Price: Cigna will want to fetch more than $3 billion for its MA portfolio, given that it paid $3.8B a decade ago to acquire it from HealthSpring. In 2011, that price tag equated to $10K per MA member and $500 per member for PDP. Since then, Cigna’s MA enrollment has grown from 340,000 to 600,000 and its PDP enrollment from 800,000 to 2.5 million.

Desire: Analysts were surprised in 2011 when Cigna hearted HealthSpring, with Forbes reporting: “Cigna hasn’t expressed a lot of interest recently in becoming bigger in government business, with their near universal focus on growing internationally.”

What a difference a decade makes.

Fast forward to a Goldman Sachs analysis from 2022: “Cigna said that it considered government business a significant growth driver, with a targeted annual growth rate of 10% to 15% . . . and that it had identified government business as an area where it could grow via M&A” (SeekingAlpha).

What a difference a year makes.

Alignment: Given that Cigna would be offloading its MA business, it doesn’t have to worry about the “limited cost and revenue synergies” that might have played in role with Humana.

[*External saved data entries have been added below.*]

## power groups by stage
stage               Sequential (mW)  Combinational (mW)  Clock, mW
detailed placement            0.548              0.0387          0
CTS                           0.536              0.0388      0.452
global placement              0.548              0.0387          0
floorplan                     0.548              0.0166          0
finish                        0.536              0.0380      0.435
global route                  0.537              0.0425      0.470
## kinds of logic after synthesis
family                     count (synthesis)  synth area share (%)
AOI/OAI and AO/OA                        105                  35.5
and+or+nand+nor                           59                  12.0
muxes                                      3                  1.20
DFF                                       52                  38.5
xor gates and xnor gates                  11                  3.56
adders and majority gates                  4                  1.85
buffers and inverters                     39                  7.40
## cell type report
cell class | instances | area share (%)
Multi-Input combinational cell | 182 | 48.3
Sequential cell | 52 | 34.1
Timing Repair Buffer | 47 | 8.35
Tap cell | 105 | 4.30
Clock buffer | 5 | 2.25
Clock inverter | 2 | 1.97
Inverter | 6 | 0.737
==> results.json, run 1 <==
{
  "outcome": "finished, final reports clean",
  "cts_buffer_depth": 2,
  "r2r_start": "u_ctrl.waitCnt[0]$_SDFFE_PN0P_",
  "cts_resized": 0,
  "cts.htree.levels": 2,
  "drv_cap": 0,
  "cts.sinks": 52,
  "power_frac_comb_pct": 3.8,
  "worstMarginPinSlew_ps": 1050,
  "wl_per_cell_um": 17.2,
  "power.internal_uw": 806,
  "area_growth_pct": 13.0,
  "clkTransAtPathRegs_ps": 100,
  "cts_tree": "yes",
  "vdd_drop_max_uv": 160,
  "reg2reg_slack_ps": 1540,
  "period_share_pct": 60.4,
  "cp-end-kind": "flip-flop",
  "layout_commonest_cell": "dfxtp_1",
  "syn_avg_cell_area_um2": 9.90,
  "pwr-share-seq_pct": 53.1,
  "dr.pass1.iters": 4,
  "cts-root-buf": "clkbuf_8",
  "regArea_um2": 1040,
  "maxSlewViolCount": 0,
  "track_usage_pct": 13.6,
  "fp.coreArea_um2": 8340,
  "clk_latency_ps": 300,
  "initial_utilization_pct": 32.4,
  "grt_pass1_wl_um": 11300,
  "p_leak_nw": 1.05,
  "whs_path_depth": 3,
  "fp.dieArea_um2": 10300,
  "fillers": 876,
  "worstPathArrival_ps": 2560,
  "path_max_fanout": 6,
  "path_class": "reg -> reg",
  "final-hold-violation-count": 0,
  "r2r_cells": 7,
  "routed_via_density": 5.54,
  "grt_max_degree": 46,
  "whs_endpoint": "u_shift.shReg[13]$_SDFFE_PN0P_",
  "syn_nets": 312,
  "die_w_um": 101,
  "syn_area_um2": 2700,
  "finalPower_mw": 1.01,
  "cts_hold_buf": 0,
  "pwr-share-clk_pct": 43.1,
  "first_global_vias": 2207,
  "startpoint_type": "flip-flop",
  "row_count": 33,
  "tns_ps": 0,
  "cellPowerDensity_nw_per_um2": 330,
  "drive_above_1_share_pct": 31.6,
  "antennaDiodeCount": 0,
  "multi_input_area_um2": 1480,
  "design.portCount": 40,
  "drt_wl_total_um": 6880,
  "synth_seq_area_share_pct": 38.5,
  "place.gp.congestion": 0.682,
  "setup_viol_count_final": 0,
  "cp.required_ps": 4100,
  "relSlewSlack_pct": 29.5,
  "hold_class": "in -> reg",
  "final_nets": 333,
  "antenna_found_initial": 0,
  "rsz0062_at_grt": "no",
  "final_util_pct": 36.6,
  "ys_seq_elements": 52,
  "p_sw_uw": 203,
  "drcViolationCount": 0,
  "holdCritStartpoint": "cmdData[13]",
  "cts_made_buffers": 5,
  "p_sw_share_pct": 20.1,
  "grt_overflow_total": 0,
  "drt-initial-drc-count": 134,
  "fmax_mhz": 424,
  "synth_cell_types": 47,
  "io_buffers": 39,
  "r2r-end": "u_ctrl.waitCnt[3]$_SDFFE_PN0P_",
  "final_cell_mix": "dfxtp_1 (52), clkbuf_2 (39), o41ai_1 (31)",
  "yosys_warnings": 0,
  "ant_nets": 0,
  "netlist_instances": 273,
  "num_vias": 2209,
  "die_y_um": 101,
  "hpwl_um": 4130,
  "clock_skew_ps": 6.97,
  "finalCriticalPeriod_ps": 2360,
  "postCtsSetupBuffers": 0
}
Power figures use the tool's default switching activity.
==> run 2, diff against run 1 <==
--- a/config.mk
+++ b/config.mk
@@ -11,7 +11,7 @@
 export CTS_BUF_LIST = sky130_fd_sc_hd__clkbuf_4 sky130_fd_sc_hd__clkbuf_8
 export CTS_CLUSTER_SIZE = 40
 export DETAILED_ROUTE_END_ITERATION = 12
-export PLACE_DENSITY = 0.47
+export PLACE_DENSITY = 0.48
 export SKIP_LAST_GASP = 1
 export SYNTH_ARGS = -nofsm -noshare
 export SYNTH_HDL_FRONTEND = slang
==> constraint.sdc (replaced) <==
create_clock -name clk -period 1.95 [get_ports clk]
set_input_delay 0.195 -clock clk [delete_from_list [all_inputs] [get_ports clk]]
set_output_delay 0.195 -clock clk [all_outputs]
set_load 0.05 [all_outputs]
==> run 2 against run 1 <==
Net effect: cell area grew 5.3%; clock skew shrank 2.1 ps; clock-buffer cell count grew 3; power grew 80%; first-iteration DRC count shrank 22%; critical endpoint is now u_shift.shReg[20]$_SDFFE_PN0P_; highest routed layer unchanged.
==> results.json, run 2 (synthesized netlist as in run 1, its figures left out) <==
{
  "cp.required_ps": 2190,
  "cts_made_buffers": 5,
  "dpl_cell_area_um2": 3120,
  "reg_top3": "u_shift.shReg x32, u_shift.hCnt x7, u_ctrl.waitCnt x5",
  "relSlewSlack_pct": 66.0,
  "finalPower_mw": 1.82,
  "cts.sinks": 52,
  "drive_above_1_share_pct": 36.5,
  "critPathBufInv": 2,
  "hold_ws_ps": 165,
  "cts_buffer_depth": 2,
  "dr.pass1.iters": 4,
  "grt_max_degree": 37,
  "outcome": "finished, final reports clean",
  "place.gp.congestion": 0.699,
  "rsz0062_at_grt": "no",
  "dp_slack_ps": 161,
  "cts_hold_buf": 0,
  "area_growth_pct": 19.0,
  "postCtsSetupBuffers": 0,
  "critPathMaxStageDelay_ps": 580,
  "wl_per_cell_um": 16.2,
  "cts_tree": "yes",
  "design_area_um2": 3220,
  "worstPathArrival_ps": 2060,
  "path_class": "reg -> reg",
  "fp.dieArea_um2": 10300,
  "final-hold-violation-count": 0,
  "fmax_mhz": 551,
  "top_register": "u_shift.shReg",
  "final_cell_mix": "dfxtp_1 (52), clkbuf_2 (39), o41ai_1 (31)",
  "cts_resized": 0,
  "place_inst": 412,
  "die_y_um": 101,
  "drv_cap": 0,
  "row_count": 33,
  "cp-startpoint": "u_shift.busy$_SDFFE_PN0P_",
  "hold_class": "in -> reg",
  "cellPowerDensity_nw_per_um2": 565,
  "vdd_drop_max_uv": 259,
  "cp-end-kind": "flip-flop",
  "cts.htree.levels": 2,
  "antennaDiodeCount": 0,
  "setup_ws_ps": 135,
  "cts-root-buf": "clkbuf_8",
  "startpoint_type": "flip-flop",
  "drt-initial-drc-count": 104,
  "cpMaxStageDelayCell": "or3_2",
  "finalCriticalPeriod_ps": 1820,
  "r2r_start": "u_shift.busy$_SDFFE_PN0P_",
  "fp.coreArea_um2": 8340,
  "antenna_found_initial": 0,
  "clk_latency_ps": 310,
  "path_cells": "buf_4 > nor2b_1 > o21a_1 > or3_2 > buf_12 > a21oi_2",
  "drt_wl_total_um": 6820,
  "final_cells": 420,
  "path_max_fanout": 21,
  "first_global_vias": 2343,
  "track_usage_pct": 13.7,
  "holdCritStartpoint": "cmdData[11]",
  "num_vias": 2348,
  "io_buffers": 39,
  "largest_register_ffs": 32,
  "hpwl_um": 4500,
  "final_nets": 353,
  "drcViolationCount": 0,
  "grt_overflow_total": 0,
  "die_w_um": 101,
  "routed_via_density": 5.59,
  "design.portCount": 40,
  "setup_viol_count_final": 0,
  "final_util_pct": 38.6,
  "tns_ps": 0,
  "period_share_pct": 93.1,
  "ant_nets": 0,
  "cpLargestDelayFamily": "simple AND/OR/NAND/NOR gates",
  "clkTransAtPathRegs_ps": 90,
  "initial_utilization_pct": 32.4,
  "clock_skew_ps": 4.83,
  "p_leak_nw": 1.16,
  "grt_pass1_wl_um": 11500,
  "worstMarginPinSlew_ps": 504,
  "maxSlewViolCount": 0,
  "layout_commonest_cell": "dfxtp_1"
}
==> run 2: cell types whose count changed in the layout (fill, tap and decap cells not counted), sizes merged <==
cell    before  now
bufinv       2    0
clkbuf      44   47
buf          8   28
$ cat config.mk
export PLATFORM = sky130hd
export DESIGN_NAME = scan_chain_router
export DESIGN_NICKNAME = d
export VERILOG_FILES = /design/src/rtl/scr_pkg.sv /design/src/rtl/scr_select_reg.sv /design/src/rtl/scr_route_decode.sv /design/src/rtl/scr_tdo_path.sv /design/src/rtl/scan_chain_router.sv
export SDC_FILE = /design/constraint.sdc
export NUM_CORES = 1
export LEC_CHECK = 0
export ABC_AREA = 1
export BUFFER_PORTS_ARGS = -buffer_cell sky130_fd_sc_hd__buf_4
export CAP_MARGIN = 20
export CORE_MARGIN = 2
export CORE_UTILIZATION = 48
export DETAILED_ROUTE_END_ITERATION = 10
export PLACE_DENSITY = 0.76
export RECOVER_POWER = 25
export SYNTH_ARGS = -nofsm -noshare
export SYNTH_HDL_FRONTEND = slang
export SYNTH_SLANG_ARGS = --single-unit
$ cat constraint.sdc
create_clock -name tck -period 1.6 [get_ports tck]
set_input_delay 0.16 -clock tck [delete_from_list [all_inputs] [get_ports tck]]
set_output_delay 0.16 -clock tck [all_outputs]
set_load 0.03 [all_outputs]
$ cat src/rtl/scr_pkg.sv
package scr_pkg;

  localparam int unsigned CHAIN_W = 5;
  localparam int unsigned N_INT   = 6;

  // chain number after reset, also the dedicated external boundary chain
  localparam logic [CHAIN_W-1:0] RESET_CHAIN = 5'd3;
  localparam logic [CHAIN_W-1:0] EXT_CHAIN   = 5'd3;
  // numbers at or above this one are unassigned and go to the external port
  localparam logic [CHAIN_W-1:0] FIRST_FREE  = 5'd16;
  // constant loaded into the select shift register on capture-DR
  localparam logic [CHAIN_W-1:0] SEL_MARKER  = 5'b10000;

  // internal chain number carried by each bit of the return vector
  localparam logic [CHAIN_W-1:0] INT_ID [N_INT] =
    '{5'd0, 5'd1, 5'd2, 5'd4, 5'd5, 5'd15};

  typedef enum logic [1:0] {
    ROUTE_INT = 2'd0,
    ROUTE_EXT = 2'd1,
    ROUTE_BYP = 2'd2
  } route_e;

endpackage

HCSC and Elevance won’t need this synergy either unless unique Cigna MA customer expectations significantly impact cost and revenue. What the two Blues plans will need is the ability to retain the customers they acquire and synergy with their existing business models.

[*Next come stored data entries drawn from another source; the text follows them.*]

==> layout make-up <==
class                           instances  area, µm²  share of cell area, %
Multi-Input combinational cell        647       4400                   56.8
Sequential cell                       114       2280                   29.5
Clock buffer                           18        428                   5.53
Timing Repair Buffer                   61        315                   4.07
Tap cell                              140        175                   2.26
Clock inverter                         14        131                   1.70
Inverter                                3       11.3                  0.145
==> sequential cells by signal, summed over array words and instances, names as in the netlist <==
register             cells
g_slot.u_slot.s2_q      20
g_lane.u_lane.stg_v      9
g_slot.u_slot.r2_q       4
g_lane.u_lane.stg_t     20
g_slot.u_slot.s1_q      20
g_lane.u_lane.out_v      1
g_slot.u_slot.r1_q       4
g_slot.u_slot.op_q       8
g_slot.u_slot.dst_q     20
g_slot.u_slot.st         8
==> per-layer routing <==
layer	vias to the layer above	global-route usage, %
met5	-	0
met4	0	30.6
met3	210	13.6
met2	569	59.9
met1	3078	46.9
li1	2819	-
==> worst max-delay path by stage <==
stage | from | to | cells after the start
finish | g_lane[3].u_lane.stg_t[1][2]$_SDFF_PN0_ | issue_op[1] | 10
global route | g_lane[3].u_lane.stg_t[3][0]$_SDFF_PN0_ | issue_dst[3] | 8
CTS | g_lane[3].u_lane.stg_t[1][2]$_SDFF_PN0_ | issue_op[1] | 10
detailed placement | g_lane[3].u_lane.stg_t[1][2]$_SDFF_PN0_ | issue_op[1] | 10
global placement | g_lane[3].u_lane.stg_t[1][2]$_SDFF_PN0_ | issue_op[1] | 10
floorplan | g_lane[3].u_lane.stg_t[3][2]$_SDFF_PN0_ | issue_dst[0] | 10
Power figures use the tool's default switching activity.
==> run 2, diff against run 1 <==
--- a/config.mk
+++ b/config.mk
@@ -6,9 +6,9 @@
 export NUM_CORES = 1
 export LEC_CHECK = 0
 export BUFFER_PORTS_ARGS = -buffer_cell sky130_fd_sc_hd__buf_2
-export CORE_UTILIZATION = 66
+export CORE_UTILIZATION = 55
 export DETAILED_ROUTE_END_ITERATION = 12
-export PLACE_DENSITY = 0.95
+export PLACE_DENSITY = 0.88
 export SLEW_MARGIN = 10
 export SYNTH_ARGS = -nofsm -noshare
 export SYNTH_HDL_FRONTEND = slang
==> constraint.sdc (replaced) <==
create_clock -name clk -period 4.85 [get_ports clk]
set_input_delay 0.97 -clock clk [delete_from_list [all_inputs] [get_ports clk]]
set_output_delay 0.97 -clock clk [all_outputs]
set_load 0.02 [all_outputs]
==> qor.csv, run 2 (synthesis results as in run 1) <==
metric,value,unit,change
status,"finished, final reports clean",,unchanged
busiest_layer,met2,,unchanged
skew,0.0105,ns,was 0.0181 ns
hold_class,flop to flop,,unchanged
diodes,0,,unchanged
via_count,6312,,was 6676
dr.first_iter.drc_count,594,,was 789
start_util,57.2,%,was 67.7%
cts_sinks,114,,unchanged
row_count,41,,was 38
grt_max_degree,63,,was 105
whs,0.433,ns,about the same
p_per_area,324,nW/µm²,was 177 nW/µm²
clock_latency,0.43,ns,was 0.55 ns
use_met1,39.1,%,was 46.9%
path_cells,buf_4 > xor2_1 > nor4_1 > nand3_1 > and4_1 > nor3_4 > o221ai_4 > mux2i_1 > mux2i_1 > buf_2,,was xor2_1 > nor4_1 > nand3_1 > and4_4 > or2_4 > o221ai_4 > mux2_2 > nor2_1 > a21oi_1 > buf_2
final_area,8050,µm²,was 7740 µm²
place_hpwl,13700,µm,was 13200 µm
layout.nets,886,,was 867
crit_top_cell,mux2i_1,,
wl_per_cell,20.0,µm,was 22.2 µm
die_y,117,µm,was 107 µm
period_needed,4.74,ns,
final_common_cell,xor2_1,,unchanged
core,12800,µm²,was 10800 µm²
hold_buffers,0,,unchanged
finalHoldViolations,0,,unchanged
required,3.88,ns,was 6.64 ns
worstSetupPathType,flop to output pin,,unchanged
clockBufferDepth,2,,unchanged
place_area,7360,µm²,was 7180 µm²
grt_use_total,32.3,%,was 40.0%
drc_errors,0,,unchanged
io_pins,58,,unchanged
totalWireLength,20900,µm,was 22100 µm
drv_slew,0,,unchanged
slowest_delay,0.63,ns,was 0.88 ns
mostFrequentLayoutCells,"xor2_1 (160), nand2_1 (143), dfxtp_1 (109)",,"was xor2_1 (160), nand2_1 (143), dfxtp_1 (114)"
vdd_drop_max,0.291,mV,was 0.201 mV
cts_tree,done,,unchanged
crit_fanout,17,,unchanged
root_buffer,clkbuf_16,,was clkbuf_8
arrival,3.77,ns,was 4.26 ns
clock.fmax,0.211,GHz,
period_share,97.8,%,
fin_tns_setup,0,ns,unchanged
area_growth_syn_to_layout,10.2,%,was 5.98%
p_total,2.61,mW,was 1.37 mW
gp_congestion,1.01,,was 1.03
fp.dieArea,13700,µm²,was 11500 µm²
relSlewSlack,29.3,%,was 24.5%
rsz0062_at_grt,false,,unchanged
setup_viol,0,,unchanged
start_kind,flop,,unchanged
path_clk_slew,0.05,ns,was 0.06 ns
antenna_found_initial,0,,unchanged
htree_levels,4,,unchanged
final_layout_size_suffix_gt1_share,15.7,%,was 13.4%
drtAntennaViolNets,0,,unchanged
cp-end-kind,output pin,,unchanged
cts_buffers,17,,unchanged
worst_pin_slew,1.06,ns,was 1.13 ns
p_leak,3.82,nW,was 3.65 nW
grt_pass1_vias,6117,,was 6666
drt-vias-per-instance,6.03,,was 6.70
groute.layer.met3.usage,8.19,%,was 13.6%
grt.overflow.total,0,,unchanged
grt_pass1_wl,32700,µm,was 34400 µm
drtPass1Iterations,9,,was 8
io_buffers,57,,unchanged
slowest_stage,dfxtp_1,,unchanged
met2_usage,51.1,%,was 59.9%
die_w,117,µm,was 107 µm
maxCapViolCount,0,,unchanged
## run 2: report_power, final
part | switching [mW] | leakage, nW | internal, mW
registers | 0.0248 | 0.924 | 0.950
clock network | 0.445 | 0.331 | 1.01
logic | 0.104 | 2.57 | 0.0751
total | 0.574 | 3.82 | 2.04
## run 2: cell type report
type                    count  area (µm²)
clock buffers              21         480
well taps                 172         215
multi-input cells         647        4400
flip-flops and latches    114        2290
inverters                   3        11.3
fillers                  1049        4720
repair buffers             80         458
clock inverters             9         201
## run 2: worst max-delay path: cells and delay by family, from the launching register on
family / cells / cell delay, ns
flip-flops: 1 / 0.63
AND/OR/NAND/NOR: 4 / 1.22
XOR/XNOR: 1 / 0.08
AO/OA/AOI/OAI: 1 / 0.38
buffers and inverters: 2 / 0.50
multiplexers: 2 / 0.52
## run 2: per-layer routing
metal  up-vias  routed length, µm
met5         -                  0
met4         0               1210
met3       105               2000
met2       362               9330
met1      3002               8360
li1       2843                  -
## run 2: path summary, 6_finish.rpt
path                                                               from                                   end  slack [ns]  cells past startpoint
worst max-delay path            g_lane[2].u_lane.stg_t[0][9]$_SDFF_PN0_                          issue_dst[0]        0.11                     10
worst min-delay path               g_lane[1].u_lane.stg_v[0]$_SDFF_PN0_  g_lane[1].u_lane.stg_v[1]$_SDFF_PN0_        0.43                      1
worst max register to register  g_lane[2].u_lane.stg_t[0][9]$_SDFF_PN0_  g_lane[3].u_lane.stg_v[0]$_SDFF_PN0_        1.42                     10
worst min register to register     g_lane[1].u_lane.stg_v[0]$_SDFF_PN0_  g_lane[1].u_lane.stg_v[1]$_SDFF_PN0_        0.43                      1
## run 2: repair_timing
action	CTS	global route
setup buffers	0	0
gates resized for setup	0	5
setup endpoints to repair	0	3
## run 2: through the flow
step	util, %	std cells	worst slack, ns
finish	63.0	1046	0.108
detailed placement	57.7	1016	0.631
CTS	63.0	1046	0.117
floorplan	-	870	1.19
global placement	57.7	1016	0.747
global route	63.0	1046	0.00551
[src/rtl/tsi_out_lane.sv]
module tsi_out_lane
  import tsi_pkg::*;
(
  input  logic       clk,
  input  logic       rst_n,
  input  logic       cell_adv,
  input  logic       load,
  input  logic       drive_en,
  input  slot_byte_t byte_in,
  input  logic       drv_in,
  output logic       ser_bit,
  output logic       ser_oe,
  output logic       next_bit
);
  slot_byte_t sh_q, sh_d;
  logic       en_q, en_d;
  logic       oe_q, oe_d;

  always_comb begin
    sh_d = sh_q;
    en_d = en_q;
    if (load) begin
      sh_d = byte_in;
      en_d = drv_in;
    end else if (cell_adv) begin
      sh_d = {sh_q[BYTE_W-2:0], 1'b0};
    end
    oe_d = drive_en & en_d;
  end

  always_ff @(posedge clk or negedge rst_n) begin
    if (!rst_n) begin
      sh_q <= '0;
      en_q <= 1'b0;
      oe_q <= 1'b0;
    end else begin
      if (cell_adv) sh_q <= sh_d;
      if (load)     en_q <= en_d;
      oe_q <= oe_d;
    end
  end

  assign ser_bit  = sh_q[BYTE_W-1];
  assign ser_oe   = oe_q;
  assign next_bit = sh_q[BYTE_W-2];
endmodule

[src/rtl/tsi_out_engine.sv]
module tsi_out_engine
  import tsi_pkg::*;
#(
  parameter int NSTREAM = 4,
  parameter int NCHAN   = 32,
  localparam int SW     = $clog2(NSTREAM),
  localparam int CW     = $clog2(NCHAN),
  localparam int AW     = SW + CW,
  localparam int POS_W  = CW + BIT_IDX_W
) (
  input  logic                           clk,
  input  logic                           rst_n,
  input  logic [POS_W-1:0]               cell_pos,
  input  logic                           cell_adv,
  input  logic                           msg_all,
  input  logic                           drive_en,
  input  logic                           cm_we,
  input  logic                           cm_hi_sel,
  input  logic [AW-1:0]                  cm_waddr,
  input  logic [BYTE_W-1:0]              cm_wdata,
  output logic [NSTREAM-1:0][AW-1:0]     dm_addr,
  input  logic [NSTREAM-1:0][BYTE_W-1:0] dm_rdata,
  output logic [NSTREAM-1:0]             ser_data,
  output logic [NSTREAM-1:0]             ser_oe
);
  localparam int HI_W = $bits(slot_ctl_t);

  logic [CW-1:0]        cur_ch;
  logic [CW-1:0]        nxt_ch;
  logic                 load;
  logic [NSTREAM-1:0]   lane_next;
  logic [NSTREAM-1:0][BYTE_W-1:0] lo_rd;
  logic [NSTREAM-1:0][HI_W-1:0]   hi_rd;
  logic                 we_lo, we_hi;
  logic [HI_W-1:0]      hi_wdata;

  // look-ahead: the last cell of a channel loads the following channel
  always_comb begin
    cur_ch = cell_pos[POS_W-1:BIT_IDX_W];
    nxt_ch = (cur_ch == CW'(NCHAN - 1)) ? '0 : cur_ch + 1'b1;
    load   = cell_adv & (cell_pos[BIT_IDX_W-1:0] == {BIT_IDX_W{1'b1}});
  end

  always_comb begin
    we_lo    = cm_we & ~cm_hi_sel;
    we_hi    = cm_we &  cm_hi_sel;
    hi_wdata = {cm_wdata[2], cm_wdata[0]};
  end

  tsi_conn_mem #(.NSTREAM(NSTREAM), .NCHAN(NCHAN), .W(BYTE_W)) u_cm_lo (
    .clk   (clk),
    .rst_n (rst_n),
    .we    (we_lo),
    .waddr (cm_waddr),
    .wdata (cm_wdata),
    .rd_ch (nxt_ch),
    .rdata (lo_rd)
  );

  tsi_conn_mem #(.NSTREAM(NSTREAM), .NCHAN(NCHAN), .W(HI_W)) u_cm_hi (
    .clk   (clk),
    .rst_n (rst_n),
    .we    (we_hi),
    .waddr (cm_waddr),
    .wdata (hi_wdata),
    .rd_ch (nxt_ch),
    .rdata (hi_rd)
  );

  for (genvar s = 0; s < NSTREAM; s++) begin : g_lane
    slot_byte_t sel_byte;
    logic       sel_drv;

    tsi_slot_select #(.AW(AW)) u_sel (
      .cm_lo     (lo_rd[s]),
      .cm_hi     (slot_ctl_t'(hi_rd[s])),
      .msg_all   (msg_all),
      .dm_rdata  (dm_rdata[s]),
      .dm_addr   (dm_addr[s]),
      .slot_byte (sel_byte),
      .slot_drv  (sel_drv)
    );

    tsi_out_lane u_lane (
      .clk      (clk),
      .rst_n    (rst_n),
      .cell_adv (cell_adv),
      .load     (load),
      .drive_en (drive_en),
      .byte_in  (sel_byte),
      .drv_in   (sel_drv),
      .ser_bit  (ser_data[s]),
      .ser_oe   (ser_oe[s]),
      .next_bit (lane_next[s])
    );
  end
endmodule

  1. Who is the likely buyer?

Based on buying power alone, Elevance is more likely to prevail. Its 2022 revenue was nearly triple that of HCSC ($156B versus $54B, respectively). If Elevance was Cigna’s second MA suiter, it likely made a more attractive bid in either pure dollars or other details. Being a publicly traded company, Elevance can make a cash-and-stock offer whereas HCSC would be limited to a cash-only deal.

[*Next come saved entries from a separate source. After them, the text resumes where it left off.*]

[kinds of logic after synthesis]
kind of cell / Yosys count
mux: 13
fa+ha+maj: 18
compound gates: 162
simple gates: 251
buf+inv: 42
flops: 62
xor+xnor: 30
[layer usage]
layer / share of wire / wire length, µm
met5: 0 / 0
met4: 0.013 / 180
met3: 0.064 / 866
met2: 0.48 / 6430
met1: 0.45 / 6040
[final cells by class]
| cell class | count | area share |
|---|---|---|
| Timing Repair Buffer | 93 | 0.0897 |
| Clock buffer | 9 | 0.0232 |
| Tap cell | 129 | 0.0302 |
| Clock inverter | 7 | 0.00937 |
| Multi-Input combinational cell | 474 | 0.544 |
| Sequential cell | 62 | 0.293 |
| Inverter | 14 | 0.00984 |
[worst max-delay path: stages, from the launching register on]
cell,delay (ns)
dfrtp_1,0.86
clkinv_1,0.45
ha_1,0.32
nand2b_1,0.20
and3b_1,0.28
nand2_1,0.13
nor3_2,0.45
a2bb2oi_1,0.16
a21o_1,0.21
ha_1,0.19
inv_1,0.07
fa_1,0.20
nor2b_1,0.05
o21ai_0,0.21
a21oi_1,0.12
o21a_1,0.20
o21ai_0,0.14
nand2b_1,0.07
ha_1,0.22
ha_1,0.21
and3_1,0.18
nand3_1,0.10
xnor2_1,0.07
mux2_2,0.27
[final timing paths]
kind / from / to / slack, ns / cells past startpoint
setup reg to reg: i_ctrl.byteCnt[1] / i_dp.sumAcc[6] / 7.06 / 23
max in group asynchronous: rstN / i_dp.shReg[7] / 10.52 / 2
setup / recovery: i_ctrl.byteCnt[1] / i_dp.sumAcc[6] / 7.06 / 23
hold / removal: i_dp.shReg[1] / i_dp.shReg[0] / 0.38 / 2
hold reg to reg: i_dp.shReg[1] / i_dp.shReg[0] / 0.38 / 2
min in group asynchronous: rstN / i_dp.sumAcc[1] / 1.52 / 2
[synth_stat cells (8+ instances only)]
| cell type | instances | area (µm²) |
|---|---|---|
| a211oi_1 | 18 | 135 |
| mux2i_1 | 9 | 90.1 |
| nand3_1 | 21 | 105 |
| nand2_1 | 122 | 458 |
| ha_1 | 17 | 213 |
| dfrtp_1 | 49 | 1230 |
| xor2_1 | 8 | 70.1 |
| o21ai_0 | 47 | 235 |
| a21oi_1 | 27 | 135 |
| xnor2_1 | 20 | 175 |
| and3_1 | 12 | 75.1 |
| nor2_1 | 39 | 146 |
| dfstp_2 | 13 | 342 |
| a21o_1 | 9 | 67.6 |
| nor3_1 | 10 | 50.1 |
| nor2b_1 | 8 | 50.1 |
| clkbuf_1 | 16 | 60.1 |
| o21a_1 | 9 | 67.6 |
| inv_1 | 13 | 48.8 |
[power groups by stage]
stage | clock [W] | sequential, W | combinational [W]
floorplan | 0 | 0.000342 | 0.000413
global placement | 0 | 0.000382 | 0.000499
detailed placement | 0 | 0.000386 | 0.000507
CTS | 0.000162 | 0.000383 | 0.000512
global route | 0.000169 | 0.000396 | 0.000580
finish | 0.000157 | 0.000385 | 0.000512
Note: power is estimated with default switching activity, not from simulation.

  1. Who is the ideal buyer?

Current and long-term factors affect how Elevance or HCSC would steward Cigna’s 600,000 MA lives:

  • Membership: HCSC’s current MA enrollment is roughly 1 million — 5.3% of its total 18.6 million enrollment. Elevance’s MA enrollment is larger and a bigger percentage of its total enrollment: 2.9 million of 47.3 million lives, or 6.3%. (In contrast, Cigna’s MA enrollment represents 3.3% of its 18 million lives.)
  • Footprint: Elevance has a much larger MA footprint, operating in 22 states compared to HCSC’s five (IL, TX, NM, OK and MT). Both plans overlap with current Cigna MA markets while operating in a few states that Cigna doesn’t.
  • Networks: Elevance’s footprint reflects an existing national infrastructure and provider network, which HCSC lacks.

Elevance has the size and scale to absorb 600,000 new MA members. That growth would increase its MA market share among BlueCross BlueShield plans from 67% to 81% (if other BCBS growth remains relatively flat). That’s significant but not transformational in the short term.

Conversely, HCSC’s acquisition would be transformational immediately, shifting it from a company that prides itself on its local approach to one that would become a national player overnight and would begin to resemble Elevance in the Medicare Advantage space.

7. All that glitters is not gold?

In the long term, a larger MA footprint could increase the buying power of both companies, particularly of other BCBS plans. Elevance is already demonstrating this with a $2.5B acquisition of BlueCross BlueShield of Louisiana that is now back on. The last time HCSC acquired a Blues company was in Montana in 2013.

There is also the longer long-term. Earlier this month, The Wall Street Journal noted that the “Medicare Gold Rush” was slowing down, citing the now-dead Cigna-Humana deal and slower projected growth from UnitedHealth Group.

Cigna couldn’t take advantage of the Gold Rush. It remains to be seen if Elevance or HCSC can and what role a Cigna MA acquisition would play.

Laura Beerman is a contributing writer for HealthLeaders.


KEY TAKEAWAYS

Health Care Service Corporation and Elevance Health are reportedly competing for The Cigna Group’s Medicare Advantage portfolio, with final bids expected this week

Elevance has the size and scale to absorb 600,000 MA members, significant but not transformational. However, an HCSC acquisition would be — shifting the plan from a regional to a national player overnight.

What would a win by either player mean, given that a short-term MA acquisition rush is on while an extended Medicare Gold Rush appears to fade?